The discovery was made three years ago a few kilometers off the coast of Sisal, in the state of Yucatán, Mexico. La Unión, a steamship belonging to the Spanish company, Zangroniz Hermanos & Cía, which sank in 1861 shortly after setting sail, was unearthed from the bottom of the sea.
An explosion in one of its boilers was the reason for its sinking; however, the ship was not loaded with merchandise and passengers, as the newspapers of the time made known. There were also Mayan people being taken to Cuba to work as slave labor.
This is what the National Institute of Anthropology and History (INAH) announced this week, highlighting it is an unprecedented discovery in the country, since no proof had ever been found beyond the documents that the practice of slavery had continued after its prohibition following the War of Independence in 1810.
"This shipwreck provides a lot of information about a problem that occurred for decades in this region, but of which we had no evidence beyond the documents of the time," explained Helena Barba, head of INAH for Underwater Archaeology in the Yucatán Peninsula.
"We are touching the tip of the iceberg with this discovery, we still have to go deeper," the scientist pointed out.
The reconstruction of the shipwreck and the history surrounding it was done thanks to documents of the time found in Cuban and Spanish archives, and the stories that have been passed on from generation to generation among Sisal fishermen.
"The fact went unnoticed and was avoided to give it much diffusion, I think intentionally, just saying that the passenger traffic with Cuba was suspended for the time being," Barba said.
It happened during the so-called War of Castes, a conflict that took place after Mexico's war of independence, when the natives rose up against the abuses of the Creole and mestizo elites that held political and economic power.
The "hookers," who were both Spanish and Mexican, promised the natives that they would have a better and freer life if they embarked on Cuba, which remained a Spanish colony. But the reality was different as they would end up working as slaves under mostly false contracts.
"There were children and adult Mayans who were treated like merchandise and who were part of an impressive slave trade," said Helena Barba.
That way, ships like La Unión left Cuba carrying sugarcane, arrived to places like Yucatán and followed their route back to Sisal, where they carried a mixed load of materials such as leather and wood, and also first and second-class passengers. The researcher said that by the time the Indians were already on board the ship and discovered the deception, they were locked up in small compartments because they were part of the merchandise. Then they sold them for 25 pesos more or less, but their price tripled when they reached the final "client."
The Zangroniz y Hermanos company alone traded about 3,600 slaves for a decade, although the figure could be higher because of the lack of trafficking records. At the time of La Unión's sinking, there were 80 crew members, 60 passengers and an unknown number of slaves on the ship.
The high temperatures of the ship when it caught fire, the water currents and bacteria erased the trace of many bone remains.
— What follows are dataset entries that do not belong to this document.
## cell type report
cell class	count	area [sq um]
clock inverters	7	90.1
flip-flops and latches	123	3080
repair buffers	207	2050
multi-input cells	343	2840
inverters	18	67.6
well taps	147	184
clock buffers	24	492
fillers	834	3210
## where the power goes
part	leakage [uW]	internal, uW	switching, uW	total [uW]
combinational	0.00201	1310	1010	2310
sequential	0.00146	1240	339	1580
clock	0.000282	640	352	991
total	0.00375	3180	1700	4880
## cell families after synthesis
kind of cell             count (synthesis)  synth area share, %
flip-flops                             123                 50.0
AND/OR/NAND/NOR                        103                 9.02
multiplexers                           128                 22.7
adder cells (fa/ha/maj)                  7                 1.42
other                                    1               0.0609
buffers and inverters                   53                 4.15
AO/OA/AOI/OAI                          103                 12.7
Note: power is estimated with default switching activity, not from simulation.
But, researchers have set out to identify them so the descendants of these men and women can recover that piece of history, a part of which is in Havana, in the Campeche neighborhood, where many of these slave groups are believed to have resided.
Now, the long-submerged past will serve to bring justice and reveal the hidden face of the much-vaunted Mexican Revolution, even though Benito Juarez himself forbade the trade of indigenous people a few months before the shipwreck of La Union and under penalty of death.